- [Problem requirements] Your answer should contain each record from the listing, repeated exactly.
-- Given records follows --
==> config.mk <==
export PLATFORM = sky130hd
export DESIGN_NAME = pi_op_queue_flat
export DESIGN_NICKNAME = d
export VERILOG_FILES = /design/src/rtl/pi_op_queue_if.sv /design/src/rtl/pi_op_queue.sv /design/src/flat_wrapper.sv
export SDC_FILE = /design/constraint.sdc
export NUM_CORES = 1
export LEC_CHECK = 0
export BUFFER_PORTS_ARGS = -buffer_cell sky130_fd_sc_hd__buf_2
export CAP_MARGIN = 15
export CELL_PAD_IN_SITES_DETAIL_PLACEMENT = 0
export CELL_PAD_IN_SITES_GLOBAL_PLACEMENT = 2
export CORE_MARGIN = 4
export CORE_UTILIZATION = 40
export DETAILED_ROUTE_END_ITERATION = 8
export PLACE_DENSITY_LB_ADDON = 0.1
export SLEW_MARGIN = 20
export SYNTH_ARGS = -nofsm -noshare
export SYNTH_HDL_FRONTEND = slang
export SYNTH_SLANG_ARGS = --single-unit
export TNS_END_PERCENT = 10
==> constraint.sdc <==
create_clock -name PI_CLK -period 3.4 [get_ports PI_CLK]
set_input_delay 0.17 -clock PI_CLK [delete_from_list [all_inputs] [get_ports PI_CLK]]
set_output_delay 0.17 -clock PI_CLK [all_outputs]
set_load 0.02 [all_outputs]
==> src/rtl/pi_op_queue_if.sv <==
// Downstream operation handshake between the Pi op queue and the bus sequencer.
// master: queue side (drives head fields); slave: sequencer side (drives ack/done/read data).
`timescale 1ns/1ps
interface pi_op_if;
  logic        OP_VALID;
  logic        OP_RW;
  logic        OP_UDS_n;
  logic        OP_LDS_n;
  logic [23:0] OP_ADDR;
  logic [15:0] OP_WDATA;
  logic        OP_ACK;
  logic        OP_DONE;
  logic [15:0] OP_RDATA;
  logic        OP_BERR;

  modport master (
    output OP_VALID, OP_RW, OP_UDS_n, OP_LDS_n, OP_ADDR, OP_WDATA,
    input  OP_ACK, OP_DONE, OP_RDATA, OP_BERR
  );

  modport slave (
    input  OP_VALID, OP_RW, OP_UDS_n, OP_LDS_n, OP_ADDR, OP_WDATA,
    output OP_ACK, OP_DONE, OP_RDATA, OP_BERR
  );
endinterface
-- Given records concluded --
- [Task output]
==> config.mk <==
export PLATFORM = sky130hd
export DESIGN_NAME = pi_op_queue_flat
export DESIGN_NICKNAME = d
export VERILOG_FILES = /design/src/rtl/pi_op_queue_if.sv /design/src/rtl/pi_op_queue.sv /design/src/flat_wrapper.sv
export SDC_FILE = /design/constraint.sdc
export NUM_CORES = 1
export LEC_CHECK = 0
export BUFFER_PORTS_ARGS = -buffer_cell sky130_fd_sc_hd__buf_2
export CAP_MARGIN = 15
export CELL_PAD_IN_SITES_DETAIL_PLACEMENT = 0
export CELL_PAD_IN_SITES_GLOBAL_PLACEMENT = 2
export CORE_MARGIN = 4
export CORE_UTILIZATION = 40
export DETAILED_ROUTE_END_ITERATION = 8
export PLACE_DENSITY_LB_ADDON = 0.1
export SLEW_MARGIN = 20
export SYNTH_ARGS = -nofsm -noshare
export SYNTH_HDL_FRONTEND = slang
export SYNTH_SLANG_ARGS = --single-unit
export TNS_END_PERCENT = 10
==> constraint.sdc <==
create_clock -name PI_CLK -period 3.4 [get_ports PI_CLK]
set_input_delay 0.17 -clock PI_CLK [delete_from_list [all_inputs] [get_ports PI_CLK]]
set_output_delay 0.17 -clock PI_CLK [all_outputs]
set_load 0.02 [all_outputs]
==> src/rtl/pi_op_queue_if.sv <==
// Downstream operation handshake between the Pi op queue and the bus sequencer.
// master: queue side (drives head fields); slave: sequencer side (drives ack/done/read data).
`timescale 1ns/1ps
interface pi_op_if;
  logic        OP_VALID;
  logic        OP_RW;
  logic        OP_UDS_n;
  logic        OP_LDS_n;
  logic [23:0] OP_ADDR;
  logic [15:0] OP_WDATA;
  logic        OP_ACK;
  logic        OP_DONE;
  logic [15:0] OP_RDATA;
  logic        OP_BERR;

  modport master (
    output OP_VALID, OP_RW, OP_UDS_n, OP_LDS_n, OP_ADDR, OP_WDATA,
    input  OP_ACK, OP_DONE, OP_RDATA, OP_BERR
  );

  modport slave (
    input  OP_VALID, OP_RW, OP_UDS_n, OP_LDS_n, OP_ADDR, OP_WDATA,
    output OP_ACK, OP_DONE, OP_RDATA, OP_BERR
  );
endinterface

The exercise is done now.